I was a total trooper this past weekend. Aside from running from one place to another, I still manage to spend some COFFEE time with Paw.
Sunday, I believe. That I was doing a short-film for a friend of mine. (Playing an extra who got his a$$ kicked by a girl) After that, I had one audition in Brooklyn and another at East Village.
The day started out like this:
7:00AM - Woke up.
7:30AM - Woke up from slacking off on the bed.
7:31AM ~ 7:40AM - Brush teeth, squeeze black heads.
7:41AM ~ til Clean - Shower.
And I managed to catch the latest train before I was doomed to be late. Just before I left the apartment, I grabbed a handfull of cookies and tossed them into my bag.
Who knew, the cookies ended up being my brunch.
Anyway, I set to the set, and turned out that my friend (the Director) had cab problem. So he didn't show up until 1 hr and 20 minutes later.
But I forgive him. He's a nice guy. (Cute too. But married.)
While the other 'talents' sat in the "Green Room" sipping on their Evian water, I helped my friend up with the lights and the stuff. (No. I don't know anything about lights. So I kept on ask him questions... And basically, slowed him down)
Finally, we get to film the scene - I put on my wardrobe (a red t-shirt) and joined others on the karate mattress.
Oh, did I mention this is an ACTION film?
Right. I got my ass-kicked. We all did, except for the lead Actress. She was the a$$-kicker in the film.
I left the set around 3:00PM - I wanted to leave around 2PM, but since everything started late... I wanted to finish my part...before I catch my 3:30PM audition.
Right. The one in Brooklyn.
I ran out of the Dojo, down the street, and ran and ran and ran and caught the M trian, and then transfered to G train, and then the F train.
I arrived at the audition around 3:35pm. - I was thankful that the person (doing the audition) before me was late. So I had sometime to recover from the running.
And PEE too.
I've been holding my PEE since the morning.
As a matter of fact, I didn't know how I managed to hold my pee for hours. But as soon as I made it to the audition, my bladder startd to relax.
Wayne: "Uh, excuse me. Where is... The restroom?"
I said that while took a glance around restaurant.
(The audition took place in a CLOSED-deli place. Everything looked dirty and ghetto.)

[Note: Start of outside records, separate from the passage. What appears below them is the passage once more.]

File: src/sv/sli_pkg.sv
// ----------------------------------------------------------------------------
// Sorted list package
// Shared sizes, codes and types of the sorted insertion list.
// ----------------------------------------------------------------------------
`default_nettype none

package sli_pkg;

  localparam int unsigned LIST_DEPTH  = 16;
  localparam int unsigned VALUE_WIDTH = 32;
  localparam int unsigned IDX_W       = $clog2(LIST_DEPTH);
  localparam int unsigned CNT_W       = $clog2(LIST_DEPTH + 1);
  localparam int unsigned STATUS_W    = 2;

  localparam logic [STATUS_W-1:0] STATUS_DONE      = 2'd0;
  localparam logic [STATUS_W-1:0] STATUS_NOT_FOUND = 2'd1;
  localparam logic [STATUS_W-1:0] STATUS_FULL      = 2'd2;

  localparam logic KIND_INSERT = 1'b0;
  localparam logic KIND_REMOVE = 1'b1;

  // Write port of the entry memory.
  typedef struct packed {
    logic                   en;
    logic [IDX_W-1:0]       addr;
    logic [VALUE_WIDTH-1:0] data;
  } sli_wr_t;

  // Read port of the entry memory.
  typedef struct packed {
    logic             en;
    logic [IDX_W-1:0] addr;
  } sli_rd_t;

endpackage

`default_nettype wire

File: src/sv/sorted_list_insert_remove_core.sv
// ----------------------------------------------------------------------------
// Sorted list insert/remove core
// Ordered list of signed values kept in a small memory, with insert and
// remove operations and one status result per operation.
// ----------------------------------------------------------------------------
//
//   Channel  Signals                                   Direction  Handshake
//   -------  ----------------------------------------  ---------  ----------
//   in       kind_i, value_i                           input      valid/ready
//   out      status_o, position_o, entry_count_o,      output     valid/ready
//            is_full_o, is_empty_o
//   cfg      cfg_wdata_i (order mode)                  input      write enable
//
// An operation walks the stored entries, so its length grows with the
// entry count, and then registers its result; the next input transfer is
// taken only once the core is back in idle. The single read port of the
// entry memory sets the pace: the list is walked one entry per cycle, and
// the shift is folded into that same walk. An insert into a full list skips
// the walk. Reset clears the count, the order mode and the control state;
// the memory is never cleared. A stalled result holds the next operation
// back at its final step, but the result register lets the core start the
// next walk while the previous result still waits.
// ----------------------------------------------------------------------------
`default_nettype none

module sorted_list_insert_remove_core import sli_pkg::*; (
  input  wire logic                   clk_i,
  input  wire logic                   rst_ni,
  input  wire logic                   cfg_we_i,
  input  wire logic                   cfg_wdata_i,
  input  wire logic                   in_valid_i,
  output      logic                   in_ready_o,
  input  wire logic                   kind_i,
  input  wire logic signed [VALUE_WIDTH-1:0] value_i,
  output      logic                   out_valid_o,
  input  wire logic                   out_ready_i,
  output      logic [STATUS_W-1:0]    status_o,
  output      logic [CNT_W-1:0]       position_o,
  output      logic [CNT_W-1:0]       entry_count_o,
  output      logic                   is_full_o,
  output      logic                   is_empty_o
);

  typedef enum logic [2:0] {
    ST_IDLE   = 3'b001,
    ST_SCAN   = 3'b010,
    ST_FINISH = 3'b100
  } state_e;

  state_e state_q, state_d;

  // Operation being worked on.
  logic                   kind_q;
  logic [VALUE_WIDTH-1:0] value_q;

  // Walk control: next address to read, and the index of the data that
  // comes back from the memory in this cycle.
  logic [CNT_W-1:0]       rd_idx_q, rd_idx_d;
  logic                   rvalid_q, rvalid_d;
  logic [IDX_W-1:0]       pidx_q, pidx_d;

  // Match tracking and the value displaced by an insert.
  logic                   found_q, found_d;
  logic [IDX_W-1:0]       pos_q, pos_d;
  logic [VALUE_WIDTH-1:0] carry_q, carry_d;

  logic [CNT_W-1:0]       count_q, count_d;
  logic                   order_mode_q;

  // Result register.
  logic                   out_valid_q, out_valid_d;
  logic [STATUS_W-1:0]    status_q, status_d;
  logic [CNT_W-1:0]       position_q, position_d;

  sli_wr_t                wr;
  sli_rd_t                rd;
  logic [VALUE_WIDTH-1:0] rd_data;

  logic                   in_xfer;
  logic                   out_free;
  logic                   list_full;
  logic                   insert_here;
  logic                   more_to_read;

  sli_ram u_ram (
    .clk_i    (clk_i),
    .wr_i     (wr),
    .rd_i     (rd),
    .rd_data_o(rd_data)
  );

  assign in_ready_o = (state_q == ST_IDLE);
  assign in_xfer    = in_valid_i && in_ready_o;
  assign out_free   = !out_valid_q || out_ready_i;
  assign list_full  = (count_q == CNT_W'(LIST_DEPTH));
  assign more_to_read = (rd_idx_q < count_q);

  // Order predicate on the entry that the memory returns this cycle. In
  // ascending mode a new value goes before the first larger entry, in
  // descending mode before the first smaller one; equal entries keep it after.
  assign insert_here = order_mode_q ? ($signed(rd_data) < $signed(value_q))
                                    : ($signed(rd_data) > $signed(value_q));

  always_comb begin
    state_d     = state_q;
    rd_idx_d    = rd_idx_q;
    rvalid_d    = 1'b0;
    pidx_d      = pidx_q;
    found_d     = found_q;
    pos_d       = pos_q;
    carry_d     = carry_q;
    count_d     = count_q;
    out_valid_d = out_valid_q && !out_ready_i;
    status_d    = status_q;
    position_d  = position_q;
    wr          = '0;
    rd          = '0;

    case (state_q)
      ST_IDLE: begin
        if (in_xfer) begin
          rd_idx_d = '0;
          found_d  = 1'b0;
          // A full list refuses an insert without walking it.
          if (kind_i == KIND_INSERT && list_full) begin
            state_d = ST_FINISH;
          end else begin
            state_d = ST_SCAN;
          end
        end
      end

      ST_SCAN: begin
        // Issue the next read while the previous entry is processed. Writes
        // always land on an index at or below the one just read, so a read
        // never meets an entry that this walk has already rewritten.
        if (more_to_read) begin
          rd.en    = 1'b1;
          rd.addr  = rd_idx_q[IDX_W-1:0];
          rvalid_d = 1'b1;
          pidx_d   = rd_idx_q[IDX_W-1:0];
          rd_idx_d = rd_idx_q + CNT_W'(1);
        end

        if (rvalid_q) begin
          if (kind_q == KIND_INSERT) begin
            // Past the insert point every entry moves up one place; the
            // displaced value rides along in the carry register.
            if (found_q) begin
              wr      = '{en: 1'b1, addr: pidx_q, data: carry_q};
              carry_d = rd_data;
            end else if (insert_here) begin
              found_d = 1'b1;
              pos_d   = pidx_q;
              wr      = '{en: 1'b1, addr: pidx_q, data: value_q};
              carry_d = rd_data;
            end
          end else begin
            // Past the removed entry every entry moves down one place.
            if (found_q) begin
              wr = '{en: 1'b1, addr: pidx_q - IDX_W'(1), data: rd_data};
            end else if (rd_data == value_q) begin
              found_d = 1'b1;
              pos_d   = pidx_q;
            end
          end
        end

        if (!more_to_read && !rvalid_q) begin
          state_d = ST_FINISH;
        end
      end

      ST_FINISH: begin
        if (out_free) begin
          out_valid_d = 1'b1;
          state_d     = ST_IDLE;
          if (kind_q == KIND_INSERT) begin
            if (list_full) begin
              status_d   = STATUS_FULL;
              position_d = '0;
            end else begin
              // The last entry (or the new value when appending) goes into
              // the first free slot.
              wr.en      = 1'b1;
              wr.addr    = count_q[IDX_W-1:0];
              wr.data    = found_q ? carry_q : value_q;
              status_d   = STATUS_DONE;
              position_d = found_q ? CNT_W'(pos_q) : count_q;
              count_d    = count_q + CNT_W'(1);
            end
          end else begin
            if (found_q) begin
              status_d   = STATUS_DONE;
              position_d = CNT_W'(pos_q);
              count_d    = count_q - CNT_W'(1);
            end else begin
              status_d   = STATUS_NOT_FOUND;
              position_d = '0;
            end
          end
        end
      end

      default: begin
        state_d = ST_IDLE;
      end
    endcase
  end

  always_ff @(posedge clk_i or negedge rst_ni) begin
    if (!rst_ni) begin
      state_q      <= ST_IDLE;
      rd_idx_q     <= '0;
      rvalid_q     <= 1'b0;
      found_q      <= 1'b0;
      count_q      <= '0;
      order_mode_q <= 1'b0;
      out_valid_q  <= 1'b0;
    end else begin
      state_q     <= state_d;
      rd_idx_q    <= rd_idx_d;
      rvalid_q    <= rvalid_d;
      found_q     <= found_d;
      count_q     <= count_d;
      out_valid_q <= out_valid_d;
      if (cfg_we_i) begin
        order_mode_q <= cfg_wdata_i;
      end
    end
  end

  // Payload registers carry no reset.
  always_ff @(posedge clk_i) begin
    if (in_xfer) begin
      kind_q  <= kind_i;
      value_q <= value_i;
    end
    pidx_q     <= pidx_d;
    pos_q      <= pos_d;
    carry_q    <= carry_d;
    status_q   <= status_d;
    position_q <= position_d;
  end

  assign out_valid_o   = out_valid_q;
  assign status_o      = status_q;
  assign position_o    = position_q;
  assign entry_count_o = count_q;
  assign is_full_o     = list_full;
  assign is_empty_o    = (count_q == '0);

  // The count never goes past the list depth.
  a_count_bound: assert property (@(posedge clk_i) disable iff (!rst_ni)
    count_q <= CNT_W'(LIST_DEPTH))
    else $error("entry count exceeds list depth");

  // A refused insert reports position zero and a full list.
  a_full_result: assert property (@(posedge clk_i) disable iff (!rst_ni)
    out_valid_o && status_o == STATUS_FULL |-> position_o == '0 && is_full_o)
    else $error("full status without full flag or with a position");

  // An input transfer always starts work on the next cycle.
  a_start: assert property (@(posedge clk_i) disable iff (!rst_ni)
    in_xfer |=> state_q != ST_IDLE)
    else $error("input transfer did not start an operation");

  // The walk never reads beyond the stored entries.
  a_read_bound: assert property (@(posedge clk_i) disable iff (!rst_ni)
    rd.en |-> CNT_W'(rd.addr) < count_q)
    else $error("read beyond stored entries");

endmodule

`default_nettype wire

File: src/sv/sli_ram.sv
// ----------------------------------------------------------------------------
// Sorted list entry memory
// One write port and one read port with a registered read.
// ----------------------------------------------------------------------------
`default_nettype none

module sli_ram import sli_pkg::*; (
  input  wire logic                   clk_i,
  input  wire sli_wr_t                wr_i,
  input  wire sli_rd_t                rd_i,
  output      logic [VALUE_WIDTH-1:0] rd_data_o
);

  logic [VALUE_WIDTH-1:0] mem [LIST_DEPTH];

  always_ff @(posedge clk_i) begin
    if (wr_i.en) begin
      mem[wr_i.addr] <= wr_i.data;
    end
  end

  always_ff @(posedge clk_i) begin
    if (rd_i.en) begin
      rd_data_o <= mem[rd_i.addr];
    end
  end

endmodule

`default_nettype wire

One of the guy pointed to the back..."There. Make a left."
I tipped-toe my way to the restroom. (Not that I'm a fairy. I tippy-toed because the floor was S-T-I-C-K-y)

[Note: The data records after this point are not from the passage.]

## config.mk

```make
export PLATFORM = sky130hd
export DESIGN_NAME = lage_row_unit
export DESIGN_NICKNAME = d
export VERILOG_FILES = /design/src/lage_row_unit.sv
export SDC_FILE = /design/constraint.sdc
export NUM_CORES = 1
export LEC_CHECK = 0
export BUFFER_PORTS_ARGS = -buffer_cell sky130_fd_sc_hd__buf_2
export CAP_MARGIN = 20
export CORE_MARGIN = 4
export CORE_UTILIZATION = 50
export DETAILED_ROUTE_END_ITERATION = 12
export PLACE_DENSITY_LB_ADDON = 0.12
export SLEW_MARGIN = 10
export SYNTH_ARGS = -nofsm -noshare
export SYNTH_HDL_FRONTEND = slang
export SYNTH_SLANG_ARGS = --single-unit
```

## constraint.sdc

```tcl
create_clock -name vclk -period 4.4
set_input_delay 0.88 -clock vclk [all_inputs]
set_output_delay 0.88 -clock vclk [all_outputs]
set_load 0.01 [all_outputs]
```
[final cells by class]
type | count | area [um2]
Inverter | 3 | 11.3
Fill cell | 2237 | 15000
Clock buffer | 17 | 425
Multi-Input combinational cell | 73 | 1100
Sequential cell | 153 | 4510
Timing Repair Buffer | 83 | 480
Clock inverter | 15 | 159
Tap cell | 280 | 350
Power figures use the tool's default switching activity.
File: src/hw/rtl/sbls_pkg.sv
`default_nettype none

package sbls_pkg;

    localparam int NUM_BANDS = 16;
    localparam int BAND_W    = 4;
    localparam int BIN_W     = 24;
    localparam int SUM_W     = 32;
    localparam int GAIN_W    = 24;
    localparam int LEVEL_W   = 17;
    localparam int COUNT_W   = 9;

    localparam logic [COUNT_W-1:0] BIN_LIMIT   = 9'd255;
    localparam logic [GAIN_W-1:0]  GAIN_RESET  = 24'd1638;
    localparam logic [LEVEL_W-1:0] ONE_Q16     = 17'd65536;
    localparam logic [BAND_W-1:0]  LAST_BAND   = 4'd15;
    // floor(x / 3) = (x * DIV3_RECIP) >> DIV3_SHIFT, exact for x below 2^19
    localparam logic [17:0]        DIV3_RECIP  = 18'd174763;
    localparam int                 DIV3_SHIFT  = 19;

    typedef struct packed {
        logic signed [BIN_W-1:0] bin_value;
        logic                    last_of_frame;
    } in_item_t;

    typedef struct packed {
        logic [BAND_W-1:0]  band_number;
        logic [LEVEL_W-1:0] band_level;
        logic               last_band;
    } out_item_t;

    // one finished band handed from the binning front to the level unit
    typedef struct packed {
        logic [BAND_W-1:0] band;
        logic [SUM_W-1:0]  sum;
    } band_job_t;

    // last bin of each band (upper band edge minus one)
    function automatic logic [7:0] band_last_bin(input logic [BAND_W-1:0] band);
        logic [7:0] last_bin;
        unique case (band)
            4'd0:    last_bin = 8'd0;
            4'd1:    last_bin = 8'd1;
            4'd2:    last_bin = 8'd2;
            4'd3:    last_bin = 8'd4;
            4'd4:    last_bin = 8'd6;
            4'd5:    last_bin = 8'd9;
            4'd6:    last_bin = 8'd13;
            4'd7:    last_bin = 8'd19;
            4'd8:    last_bin = 8'd27;
            4'd9:    last_bin = 8'd39;
            4'd10:   last_bin = 8'd53;
            4'd11:   last_bin = 8'd73;
            4'd12:   last_bin = 8'd100;
            4'd13:   last_bin = 8'd136;
            4'd14:   last_bin = 8'd186;
            default: last_bin = 8'd254;
        endcase
        return last_bin;
    endfunction

endpackage

`default_nettype wire

File: src/hw/rtl/sbls_front.sv
`default_nettype none

module sbls_front (
    input  wire logic                aclk,
    input  wire logic                aresetn,
    input  wire logic                s_valid,
    output logic                     s_ready,
    input  wire sbls_pkg::in_item_t  s_data,
    output logic                     job_valid,
    input  wire logic                job_ready,
    output sbls_pkg::band_job_t      job_data
);

    logic [sbls_pkg::COUNT_W-1:0] bin_count_reg, bin_count_next;
    logic [sbls_pkg::BAND_W:0]    band_reg, band_next;
    logic [sbls_pkg::SUM_W-1:0]   sum_reg, sum_next;
    logic [sbls_pkg::SUM_W-1:0]   sum_add;
    logic                         in_fire;
    logic                         active;
    logic                         band_done;

    // hold the input whenever the queue cannot take a finished band
    assign s_ready = job_ready;
    assign in_fire = s_valid && s_ready;

    assign active    = (bin_count_reg < sbls_pkg::BIN_LIMIT) && !band_reg[sbls_pkg::BAND_W];
    assign sum_add   = sum_reg + {{(sbls_pkg::SUM_W-sbls_pkg::BIN_W){s_data.bin_value[sbls_pkg::BIN_W-1]}},
                                  s_data.bin_value};
    assign band_done = active && (bin_count_reg[7:0] ==
                       sbls_pkg::band_last_bin(band_reg[sbls_pkg::BAND_W-1:0]));

    assign job_valid     = in_fire && band_done;
    assign job_data.band = band_reg[sbls_pkg::BAND_W-1:0];
    assign job_data.sum  = sum_add;

    always_comb begin
        bin_count_next = bin_count_reg;
        band_next      = band_reg;
        sum_next       = sum_reg;
        if (in_fire) begin
            if (band_done) begin
                sum_next  = '0;
                band_next = band_reg + 1'b1;
            end else if (active) begin
                sum_next = sum_add;
            end
            if (bin_count_reg < sbls_pkg::BIN_LIMIT) begin
                bin_count_next = bin_count_reg + 1'b1;
            end
            if (s_data.last_of_frame) begin
                bin_count_next = '0;
                band_next      = '0;
                sum_next       = '0;
            end
        end
    end

    always_ff @(posedge aclk) begin
        if (!aresetn) begin
            bin_count_reg <= '0;
            band_reg      <= '0;
            sum_reg       <= '0;
        end else begin
            bin_count_reg <= bin_count_next;
            band_reg      <= band_next;
            sum_reg       <= sum_next;
        end
    end

    a_count_bound: assert property (@(posedge aclk) disable iff (!aresetn)
        bin_count_reg <= sbls_pkg::BIN_LIMIT)
        else $error("bin count past limit");

    a_band_bound: assert property (@(posedge aclk) disable iff (!aresetn)
        band_reg[sbls_pkg::BAND_W] |-> (band_reg[sbls_pkg::BAND_W-1:0] == '0) &&
                                      (bin_count_reg == sbls_pkg::BIN_LIMIT))
        else $error("all bands done before bin limit");

    a_frame_restart: assert property (@(posedge aclk) disable iff (!aresetn)
        in_fire && s_data.last_of_frame |=> (bin_count_reg == '0) && (band_reg == '0) &&
                                           (sum_reg == '0))
        else $error("frame end did not restart binning");

endmodule

`default_nettype wire

File: config.mk
export PLATFORM = sky130hd
export DESIGN_NAME = sbls_front
export DESIGN_NICKNAME = d
export VERILOG_FILES = /design/src/hw/rtl/sbls_pkg.sv /design/src/hw/rtl/sbls_front.sv
export SDC_FILE = /design/constraint.sdc
export NUM_CORES = 1
export LEC_CHECK = 0
export BUFFER_PORTS_ARGS = -buffer_cell sky130_fd_sc_hd__buf_2
export CORE_MARGIN = 1
export CORE_UTILIZATION = 40
export DETAILED_ROUTE_END_ITERATION = 16
export PLACE_DENSITY = 0.65
export SYNTH_ARGS = -nofsm -noshare
export SYNTH_HDL_FRONTEND = slang
export SYNTH_SLANG_ARGS = --single-unit
File: constraint.sdc
create_clock -name aclk -period 2.46 [get_ports aclk]
set_input_delay 0.123 -clock aclk [delete_from_list [all_inputs] [get_ports aclk]]
set_output_delay 0.123 -clock aclk [all_outputs]
set_load 0.005 [all_outputs]
## Word-level counts from Yosys, hierarchy flattened

Memory sizes are Yosys's and may differ from the RTL's. A register that Yosys moved wholly into a read port is not among the register bits.
Index checks and enable logic that the tools add are counted.

- Flip-flop bits (word level): 46
- Bits in read-only memories: 128
- Input port bits: 29
- Output and inout port bits: 38
- Logic and storage cells: 29
- Memories: 1

- $add $sub $neg: 3
- Order comparisons: 1
- Equality and inequality tests: 1
- Muxes and demuxes: 9
- Reduce and logical (&&, ||, !) cells: 11

Memory list:

| name | depth | bits a word | read ports | clocked after memory_dff | write ports | RTL line | RTL |
|---|---|---|---|---|---|---|---|
| (name not given) | 16 | 8 | 1 | 1 | 0 | sbls_pkg.sv:41 | `unique case (band)` |

Operators with widths:

| kind | count |
|---|---|
| $mux W32 | 3 |
| $add A32 B32 Y32 | 1 |
| $mux W9 | 2 |
| $mux W5 | 2 |
| $add A9 B1 Y9 const B | 1 |
| $lt A9 B8 Y1 const B | 1 |
| $eq A8 B8 Y1 | 1 |
| $mux W4 | 2 |
| $reduce_and A2 Y1 | 3 |
| $add A5 B1 Y5 const B | 1 |
| $logic_and A1 B1 Y1 | 4 |
| $reduce_bool A2 Y1 | 2 |
| $reduce_bool A3 Y1 | 1 |
| $logic_not A1 Y1 | 1 |

## Logic depth before layout (Yosys ltp)

Gate-level depths: netlist (run 1).

- Word-level depth: 7
- Mapped depth: 10
- Mapped depth without buffers: 10

## Least setup slack after synthesis (run 1)

No wires, ideal clock.

- Kind: reg2reg
- Start: reg sum_reg[0] (netlist bit)
- End: reg sum_reg[30] (netlist bit)
- Library setup time: 0.117 ns
- Data arrival time: 2.578 ns
- Required time: 2.343 ns
- Setup slack: -0.235 ns
- Stages on the path, launching flop included: 11
- Buffers on the path: 0
- Period minus slack after synthesis: 2.695 ns
- Cell sequence: dfxtp_1 > ha_1 > fa_1 > a211oi_1 > o21bai_1 > a311oi_1 > nor3_1 > a2111oi_1 > o41ai_1 > xnor2_1 > a22o_1

RTL lines:

| what | RTL line | RTL |
|---|---|---|
| start, declared | sbls_front.sv:16 | `logic [sbls_pkg::SUM_W-1:0] sum_reg, sum_next;` |
| start signal, assigned | sbls_front.sv:66 | `sum_reg <= sum_next;` |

As soon as I saw the "RESTROOM" sign on the door, I flew.
I mean, who cares if I stepped on some crap or anything. I had to pee. I had to go.
I opened the door.
And the first thing I noticed, was the HOT AIR that came out of the restroom. (Ahem, Hot Smelly Air)
I wasn't surprised though. The weather had been really hot and humid anyway.
I went in, and looked for the light switch.
Then I felt something on my arm.
Screw it. Where's the damn light? I need to PEEEEEEEEE!!!!
Finally, I found the switch. Flipped it on.
And I saw:
In front of my right eye ball.
Yeah, no kidding.
I leaned my head back as fast as I could. Then I realized....
The place was packed with flies.
Tons of them.
Maybe that was why the restroom smelled like maggots.
But I had no choice.
I've gotta let 'IT' go before my bladder burst.
Holding my breath, I walked slowly forward... To the toilet...
Imagine the bugs were not there....
I forced myself to focus.... Focus on the main goal.
Yes. To Pee. To Pee!
I think I felt a fly bumped against my ear.
And one on my elbow.
But maybe holding the breath wasn't a good idea.
Because my body was so tense... I couldn't pee...
Finally, I couldn't hold my breath anymore.
I inhaled so deep, that the maggot aroma went straight down to the bottom of my lungs - and made my tear burst out the corner of my eyes.
"IT" burst too.
(Crying Swan Position)
There were flies all over my body.
Some landed on my shoulder.
My chest.
Then I saw some started to fly around my private 'bursting' area.
So I blew puffs of air.
Pffft.
Pfffft.
Pfffffffft.
Pfffft.
Pffft.
I have never BLOW so much in mylfe.
But they kept on coming.
They were probably attracted to my "SWEATY" body. Since I have been sweating since I got out of the apartment.
During the 'blowing' process, since I was moving my body... I missed my "aim."
I made a mess on the toilet and on the floor. (Lemonade for the flies?)
I squeezed the last drop out of my system, went to the sink, wash my hands... And dried them with a paper towel...
The right after I thew the rolled-up paper towel into the trash bin... A swarm of flies emerged from the trash bin.
I backed up, ran out of the door and slamed it close before any of flies can get out.